第127話 2020/2/18 免罪符とか

 本日は5時起き。なので朝からエアコンのフィルター掃除をして、確定申告の準備を少し始めて、あと米を炊いておかずの下準備をした。普通の生活をしている普通の人なら毎日やってるレベルの事なのだろうが、生憎と虫けらには、相当に思い切らないとここまでできない。と言うか、このレベルでもうヘトヘト感が漂っている。ふへへへ。今日一日無事に過ごせるだろうか。果たして。


 現在サン・ピエトロ大聖堂と言えば、バチカン随一の観光名所。しかし、そもそもはローマカトリック教会の総本山である。初代サン・ピエトロ大聖堂は4世紀から5世紀にかけて建築された建物だったが、その大規模な改築が開始されたのは16世紀に入ってから。現在見られる形にほぼ完成したのは17世紀も終わりの方だったらしい。

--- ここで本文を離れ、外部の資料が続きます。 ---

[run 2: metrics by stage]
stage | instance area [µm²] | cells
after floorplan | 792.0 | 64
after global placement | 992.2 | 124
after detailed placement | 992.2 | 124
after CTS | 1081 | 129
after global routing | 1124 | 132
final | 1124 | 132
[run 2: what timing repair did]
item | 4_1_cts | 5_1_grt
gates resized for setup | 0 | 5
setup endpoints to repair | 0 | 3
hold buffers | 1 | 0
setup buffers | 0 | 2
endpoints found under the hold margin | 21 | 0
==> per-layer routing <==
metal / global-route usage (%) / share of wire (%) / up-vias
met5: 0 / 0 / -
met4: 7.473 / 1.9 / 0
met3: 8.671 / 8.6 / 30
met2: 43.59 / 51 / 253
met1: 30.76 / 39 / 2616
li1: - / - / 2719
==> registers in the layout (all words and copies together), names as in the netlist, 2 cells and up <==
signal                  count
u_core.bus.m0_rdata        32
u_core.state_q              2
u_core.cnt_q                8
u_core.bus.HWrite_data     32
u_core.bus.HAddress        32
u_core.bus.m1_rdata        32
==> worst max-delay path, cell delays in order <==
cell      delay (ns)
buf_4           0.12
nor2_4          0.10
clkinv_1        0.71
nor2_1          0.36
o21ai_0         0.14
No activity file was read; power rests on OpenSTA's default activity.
**config.mk**
```make
export PLATFORM = sky130hd
export DESIGN_NAME = cache_req_arbiter
export DESIGN_NICKNAME = d
export VERILOG_FILES = /design/src/rtl/mypkg.sv /design/src/rtl/cache_arb_pick.sv /design/src/rtl/cache_req_arbiter.sv
export SDC_FILE = /design/constraint.sdc
export NUM_CORES = 1
export LEC_CHECK = 0
export CAP_MARGIN = 25
export CORE_AREA = 2 2 123 125
export DETAILED_ROUTE_END_ITERATION = 7
export DIE_AREA = 0 0 125 127
export PLACE_DENSITY = 0.77
export SYNTH_ARGS = -nofsm -noshare
export SYNTH_HDL_FRONTEND = slang
export SYNTH_SLANG_ARGS = --single-unit
```
**constraint.sdc**
```tcl
create_clock -name clk -period 8 [get_ports clk]
set_clock_uncertainty 0.15 [all_clocks]
set_input_delay 0.8 -clock clk [delete_from_list [all_inputs] [get_ports clk]]
set_output_delay 0.8 -clock clk [all_outputs]
set_load 0.02 [all_outputs]
```
**src/rtl/mypkg.sv**
```systemverilog
// Shared definitions for the L1 lookup-port arbiter: trace command codes,
// requester/state encodings and a command legality helper.
package mypkg;

    // Trace command codes
    localparam int unsigned READ       = 0;
    localparam int unsigned WRITE      = 1;
    localparam int unsigned I_FETCH    = 2;
    localparam int unsigned L2_INVAL   = 3;
    localparam int unsigned L2_DATA_RQ = 4;
    localparam int unsigned CLR        = 8;
    localparam int unsigned PRINT      = 9;

    // Width of the optional statistics counters
    localparam int ARB_STAT_W = 32;

    typedef enum logic [1:0] {
        SRC_D = 2'd0,
        SRC_I = 2'd1,
        SRC_S = 2'd2
    } arb_src_e;

    typedef enum logic [1:0] {
        IDLE  = 2'd0,
        ISSUE = 2'd1,
        WAIT  = 2'd2,
        DROP  = 2'd3
    } arb_state_e;

    // True when the command may legally be issued by the given requester.
    // Fetches carry an implicit I_FETCH and are always legal.
    function automatic logic cmd_legal(input logic [1:0] src, input int unsigned cmd);
        logic ok;
        ok = 1'b0;
        case (src)
            SRC_D:   ok = (cmd == READ) || (cmd == WRITE) || (cmd == CLR) || (cmd == PRINT);
            SRC_I:   ok = 1'b1;
            SRC_S:   ok = (cmd == L2_INVAL) || (cmd == L2_DATA_RQ);
            default: ok = 1'b0;
        endcase
        return ok;
    endfunction

endpackage

```
**src/rtl/cache_arb_pick.sv**
```systemverilog
// Combinational chooser for the lookup port: snoop first unless the snoop
// run has starved a waiting CPU requester, then round-robin between D and I.
module cache_arb_pick
    import mypkg::*;
(
    input  logic       d_valid,
    input  logic       i_valid,
    input  logic       s_valid,
    input  logic       ptr_i,
    input  logic       run_max,
    output logic       any_valid,
    output logic [1:0] src
);

    // Select one source; src is only meaningful while any_valid is high
    always_comb begin
        any_valid = d_valid | i_valid | s_valid;
        src       = SRC_D;
        if (s_valid && !(run_max && (d_valid || i_valid))) begin
            src = SRC_S;
        end else if (d_valid && i_valid) begin
            src = ptr_i ? SRC_I : SRC_D;
        end else if (i_valid) begin
            src = SRC_I;
        end else begin
            src = SRC_D;
        end
    end

endmodule

```
**src/rtl/cache_req_arbiter.sv**
```systemverilog
// Arbiter for the single L1 cache lookup port, shared by the data port,
// the instruction fetch port and the L2 snoop port. One lookup is in flight
// at a time; the response is routed back to whichever port issued it.
// Optional macro CACHE_ARB_STATS_EN adds saturating grant/drop counters;
// without it the stat_* ports read as zero.
module cache_req_arbiter
    import mypkg::*;
#(
    parameter int ADDR_W        = 32,
    parameter int CMD_W         = 4,
    parameter int MAX_SNOOP_RUN = 4
) (
    input  logic                  clk,
    input  logic                  rst,
    input  logic                  d_req_valid,
    output logic                  d_req_ready,
    input  logic [CMD_W-1:0]      d_req_cmd,
    input  logic [ADDR_W-1:0]     d_req_addr,
    input  logic                  i_req_valid,
    output logic                  i_req_ready,
    input  logic [ADDR_W-1:0]     i_req_addr,
    input  logic                  s_req_valid,
    output logic                  s_req_ready,
    input  logic [CMD_W-1:0]      s_req_cmd,
    input  logic [ADDR_W-1:0]     s_req_addr,
    output logic                  c_req_valid,
    input  logic                  c_req_ready,
    output logic [CMD_W-1:0]      c_req_cmd,
    output logic [ADDR_W-1:0]     c_req_addr,
    output logic [1:0]            c_req_src,
    input  logic                  c_rsp_valid,
    input  logic                  c_rsp_hit,
    output logic                  d_rsp_valid,
    output logic                  i_rsp_valid,
    output logic                  s_rsp_valid,
    output logic                  rsp_hit,
    output logic                  busy,
    output logic [ARB_STAT_W-1:0] stat_d_grants,
    output logic [ARB_STAT_W-1:0] stat_i_grants,
    output logic [ARB_STAT_W-1:0] stat_s_grants,
    output logic [ARB_STAT_W-1:0] stat_drops,
    output logic [ARB_STAT_W-1:0] stat_starve_overrides
);

    localparam logic [1:0] ST_IDLE  = IDLE;
    localparam logic [1:0] ST_ISSUE = ISSUE;
    localparam logic [1:0] ST_WAIT  = WAIT;
    localparam logic [1:0] ST_DROP  = DROP;
    localparam int         RUN_W    = $clog2(MAX_SNOOP_RUN + 1);

    logic [1:0]        state;
    logic              ptr_i;
    logic [RUN_W-1:0]  run_cnt;
    logic              run_max;
    logic              pick_any;
    logic [1:0]        pick_src;
    logic              accept;
    logic [CMD_W-1:0]  sel_cmd;
    logic [ADDR_W-1:0] sel_addr;
    logic              sel_legal;
    logic              cpu_waiting;
    logic [CMD_W-1:0]  cmd_q;
    logic [ADDR_W-1:0] addr_q;
    logic [1:0]        src_q;
    logic              rsp_fire;

    assign run_max     = (run_cnt == RUN_W'(MAX_SNOOP_RUN));
    assign cpu_waiting = d_req_valid | i_req_valid;

    cache_arb_pick u_pick (
        .d_valid   (d_req_valid),
        .i_valid   (i_req_valid),
        .s_valid   (s_req_valid),
        .ptr_i     (ptr_i),
        .run_max   (run_max),
        .any_valid (pick_any),
        .src       (pick_src)
    );

    assign accept = (state == ST_IDLE) && pick_any;

    // Mux the chosen requester's command/address and judge its legality
    always_comb begin
        sel_cmd  = d_req_cmd;
        sel_addr = d_req_addr;
        case (pick_src)
            SRC_I: begin
                sel_cmd  = CMD_W'(I_FETCH);
                sel_addr = i_req_addr;
            end
            SRC_S: begin
                sel_cmd  = s_req_cmd;
                sel_addr = s_req_addr;
            end
            default: begin
                sel_cmd  = d_req_cmd;
                sel_addr = d_req_addr;
            end
        endcase
        sel_legal = cmd_legal(pick_src, int'(sel_cmd));
    end

    assign d_req_ready = accept && (pick_src == SRC_D);
    assign i_req_ready = accept && (pick_src == SRC_I);
    assign s_req_ready = accept && (pick_src == SRC_S);

    // Control: FSM, D/I round-robin pointer and snoop run counter
    always_ff @(posedge clk or posedge rst) begin
        if (rst) begin
            state   <= ST_IDLE;
            ptr_i   <= 1'b0;
            run_cnt <= '0;
        end else begin
            case (state)
                ST_IDLE: begin
                    if (accept) begin
                        state <= sel_legal ? ST_ISSUE : ST_DROP;
                        if (pick_src == SRC_S) begin
                            if (cpu_waiting && !run_max) begin
                                run_cnt <= run_cnt + RUN_W'(1);
                            end
                        end else begin
                            run_cnt <= '0;
                            ptr_i   <= (pick_src == SRC_D);
                        end
                    end
                end
                ST_ISSUE: begin
                    if (c_req_ready) begin
                        state <= ST_WAIT;
                    end
                end
                ST_WAIT: begin
                    if (c_rsp_valid) begin
                        state <= ST_IDLE;
                    end
                end
                default: begin
                    state <= ST_IDLE;
                end
            endcase
        end
    end

    // Capture the accepted request; only observed outside IDLE
    always_ff @(posedge clk) begin
        if (accept) begin
            cmd_q  <= sel_cmd;
            addr_q <= sel_addr;
            src_q  <= pick_src;
        end
    end

    // Cache-side request and per-requester response routing
    always_comb begin
        c_req_valid = (state == ST_ISSUE);
        c_req_cmd   = c_req_valid ? cmd_q  : '0;
        c_req_addr  = c_req_valid ? addr_q : '0;
        c_req_src   = c_req_valid ? src_q  : 2'd0;
        rsp_fire    = ((state == ST_WAIT) && c_rsp_valid) || (state == ST_DROP);
        d_rsp_valid = rsp_fire && (src_q == SRC_D);
        i_rsp_valid = rsp_fire && (src_q == SRC_I);
        s_rsp_valid = rsp_fire && (src_q == SRC_S);
        rsp_hit     = (state == ST_WAIT) && c_rsp_valid && c_rsp_hit;
        busy        = (state != ST_IDLE);
    end

`ifdef CACHE_ARB_STATS_EN
    logic grant_d;
    logic grant_i;
    logic grant_s;
    logic grant_drop;
    logic grant_forced;
    logic grant_clr;

    function automatic logic [ARB_STAT_W-1:0] sat_inc(input logic [ARB_STAT_W-1:0] v,
                                                      input logic en);
        return (en && (v != '1)) ? v + ARB_STAT_W'(1) : v;
    endfunction

    assign grant_d      = accept && (pick_src == SRC_D);
    assign grant_i      = accept && (pick_src == SRC_I);
    assign grant_s      = accept && (pick_src == SRC_S);
    assign grant_drop   = accept && !sel_legal;
    assign grant_forced = accept && (pick_src != SRC_S) && s_req_valid;
    assign grant_clr    = grant_d && (d_req_cmd == CMD_W'(CLR));

    // Saturating event counters; a granted D-port CLR wipes them
    always_ff @(posedge clk or posedge rst) begin
        if (rst) begin
            stat_d_grants         <= '0;
            stat_i_grants         <= '0;
            stat_s_grants         <= '0;
            stat_drops            <= '0;
            stat_starve_overrides <= '0;
        end else if (grant_clr) begin
            stat_d_grants         <= '0;
            stat_i_grants         <= '0;
            stat_s_grants         <= '0;
            stat_drops            <= '0;
            stat_starve_overrides <= '0;
        end else begin
            stat_d_grants         <= sat_inc(stat_d_grants, grant_d);
            stat_i_grants         <= sat_inc(stat_i_grants, grant_i);
            stat_s_grants         <= sat_inc(stat_s_grants, grant_s);
            stat_drops            <= sat_inc(stat_drops, grant_drop);
            stat_starve_overrides <= sat_inc(stat_starve_overrides, grant_forced);
        end
    end
`else
    assign stat_d_grants         = '0;
    assign stat_i_grants         = '0;
    assign stat_s_grants         = '0;
    assign stat_drops            = '0;
    assign stat_starve_overrides = '0;
`endif

endmodule
```
### src/rtl/micro_rom_v.sv
// Microprogram ROM: (opcode, step) -> micro-code plus last-step flag.
// Sequence lengths are defined only here.
module micro_rom_v
  import micro_pkg_v::*;
(
  input  logic [OPC_W-1:0]  i_op,
  input  logic [STEP_W-1:0] i_step,
  output logic [CODE_W-1:0] o_code,
  output logic              o_last
);

  logic [STEP_W-1:0] last_step;

  always_comb begin
    o_code    = MC_NOP;
    last_step = '0;
    unique case (i_op)
      OP_NOP: begin
        last_step = 2'd0;
        o_code    = MC_NOP;
      end
      OP_LOAD: begin
        last_step = 2'd1;
        o_code    = i_step[0] ? MC_WB : MC_RD;
      end
      OP_ADD: begin
        last_step = 2'd2;
        unique case (1'b1)
          (i_step == 2'd0): o_code = MC_RD;
          (i_step == 2'd1): o_code = MC_ALU;
          default:          o_code = MC_WB;
        endcase
      end
      OP_STORE: begin
        last_step = 2'd3;
        unique case (i_step)
          2'd0:    o_code = MC_RD;
          2'd1:    o_code = MC_AGEN;
          2'd2:    o_code = MC_MEMW;
          default: o_code = MC_FIN;
        endcase
      end
    endcase
  end

  assign o_last = (i_step == last_step);

endmodule
`config.mk`:
```
export PLATFORM = sky130hd
export DESIGN_NAME = imm_gen_pipe
export DESIGN_NICKNAME = d
export VERILOG_FILES = /design/src/rtl/imm_gen_pkg.sv /design/src/rtl/imm_decode_lane.sv /design/src/rtl/imm_gen_pipe.sv
export SDC_FILE = /design/constraint.sdc
export NUM_CORES = 1
export LEC_CHECK = 0
export BUFFER_PORTS_ARGS = -buffer_cell sky130_fd_sc_hd__buf_2
export CELL_PAD_IN_SITES_DETAIL_PLACEMENT = 0
export CELL_PAD_IN_SITES_GLOBAL_PLACEMENT = 2
export CORE_ASPECT_RATIO = 1.25
export CORE_MARGIN = 5
export CORE_UTILIZATION = 27
export DETAILED_ROUTE_END_ITERATION = 10
export PLACE_DENSITY = 0.63
export SYNTH_ARGS = -nofsm -noshare
export SYNTH_HDL_FRONTEND = slang
export SYNTH_SLANG_ARGS = --single-unit
export TNS_END_PERCENT = 100
```
`constraint.sdc`:
```
create_clock -name clk -period 5.1 [get_ports clk]
set_input_delay 1.02 -clock clk [delete_from_list [all_inputs] [get_ports clk]]
set_output_delay 1.02 -clock clk [all_outputs]
set_load 0.01 [all_outputs]
```
<file path="src/rtl/adder_pkg.sv">
// rtl/adder_pkg.sv - shared types and constants for the sliced adder sequencer
package adder_pkg;

    typedef enum logic [1:0] {
        IDLE = 2'd0,
        RUN  = 2'd1,
        DONE = 2'd2
    } state_t;

    localparam int SLICE_DEFAULT = 4;

    // Chunk counter width, never below one bit so NCHUNK=1 still has a counter
    function automatic int kw_of(input int nchunk);
        return (nchunk <= 1) ? 1 : $clog2(nchunk);
    endfunction

endpackage

</file>
<file path="src/rtl/add_slice.sv">
// rtl/add_slice.sv - combinational ripple-carry slice of full adders
module add_slice #(
    parameter int W = 4
) (
    input  logic [W-1:0] a,
    input  logic [W-1:0] b,
    input  logic         ci,
    output logic [W-1:0] s,
    output logic         co
);

    // Ripple the carry through W full adders
    always_comb begin : p_ripple
        logic c;
        c = ci;
        s = '0;
        for (int i = 0; i < W; i++) begin
            s[i] = a[i] ^ b[i] ^ c;
            c    = (a[i] & b[i]) | (c & (a[i] ^ b[i]));
        end
        co = c;
    end

endmodule

</file>
<file path="src/rtl/adder_seq_ctrl.sv">
// rtl/adder_seq_ctrl.sv - multi-cycle add/subtract reusing one narrow adder slice
module adder_seq_ctrl
    import adder_pkg::*;
#(
    parameter int WIDTH = 16,
    parameter int SLICE = SLICE_DEFAULT
) (
    input  logic             clk,
    input  logic             rst_n,
    input  logic             in_valid,
    output logic             in_ready,
    input  logic [WIDTH-1:0] a,
    input  logic [WIDTH-1:0] b,
    input  logic             cin,
    input  logic             sub,
    output logic             out_valid,
    input  logic             out_ready,
    output logic [WIDTH:0]   S,
    output logic             busy
);

    localparam int NCHUNK = WIDTH / SLICE;
    localparam int KW     = kw_of(NCHUNK);
    localparam logic [KW-1:0] KLAST = KW'(NCHUNK - 1);

    state_t            state, state_nxt;
    logic [WIDTH-1:0]  a_r, b_r;
    logic              carry;
    logic [KW-1:0]     k;
    logic [WIDTH:0]    s_r;

    logic [SLICE-1:0]  a_chunk, b_chunk, slice_s;
    logic              slice_co;
    logic              accept, last_chunk;

    assign accept     = (state == IDLE) && in_valid;
    assign last_chunk = (k == KLAST);

    // Select the current operand chunk with constant part-selects
    always_comb begin
        a_chunk = '0;
        b_chunk = '0;
        for (int i = 0; i < NCHUNK; i++) begin
            if (k == KW'(i)) begin
                a_chunk = a_r[i*SLICE +: SLICE];
                b_chunk = b_r[i*SLICE +: SLICE];
            end
        end
    end

    add_slice #(.W(SLICE)) u_slice (
        .a  (a_chunk),
        .b  (b_chunk),
        .ci (carry),
        .s  (slice_s),
        .co (slice_co)
    );

    // State register
    always_ff @(posedge clk or negedge rst_n) begin
        if (!rst_n) state <= IDLE;
        else        state <= state_nxt;
    end

    // Next-state logic
    always_comb begin
        state_nxt = state;
        case (state)
            IDLE:    if (in_valid)   state_nxt = RUN;
            RUN:     if (last_chunk) state_nxt = DONE;
            DONE:    if (out_ready)  state_nxt = IDLE;
            default:                 state_nxt = IDLE;
        endcase
    end

    // Handshake and status outputs decoded from state
    always_comb begin
        in_ready  = 1'b0;
        out_valid = 1'b0;
        busy      = 1'b0;
        case (state)
            IDLE:    in_ready  = 1'b1;
            RUN:     busy      = 1'b1;
            DONE: begin
                out_valid = 1'b1;
                busy      = 1'b1;
            end
            default: in_ready  = 1'b0;
        endcase
    end

    // Operand capture, carry chain between chunks and result accumulation
    always_ff @(posedge clk or negedge rst_n) begin
        if (!rst_n) begin
            a_r   <= '0;
            b_r   <= '0;
            carry <= 1'b0;
            k     <= '0;
            s_r   <= '0;
        end else if (accept) begin
            a_r   <= a;
            b_r   <= sub ? ~b : b;
            carry <= sub ? 1'b1 : cin;
            k     <= '0;
        end else if (state == RUN) begin
            for (int i = 0; i < NCHUNK; i++) begin
                if (k == KW'(i)) s_r[i*SLICE +: SLICE] <= slice_s;
            end
            carry <= slice_co;
            if (last_chunk) begin
                s_r[WIDTH] <= slice_co;
                k          <= '0;
            end else begin
                k <= k + 1'b1;
            end
        end
    end

    assign S = s_r;

endmodule

</file>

 ローマカトリック教会は当時の欧州世界では中心といって良い存在であったが、それでも魔法が使えるわけではない。サン・ピエトロ大聖堂の大規模改修工事は教会の予算を圧迫した。このとき教会はどうしたか。市民から金を集めたのである。しかし教会の中に売る物など、そう大してない。ではどうやって多額の金を集めたのかと言えば、かの有名な『免罪符』を乱発したのだ。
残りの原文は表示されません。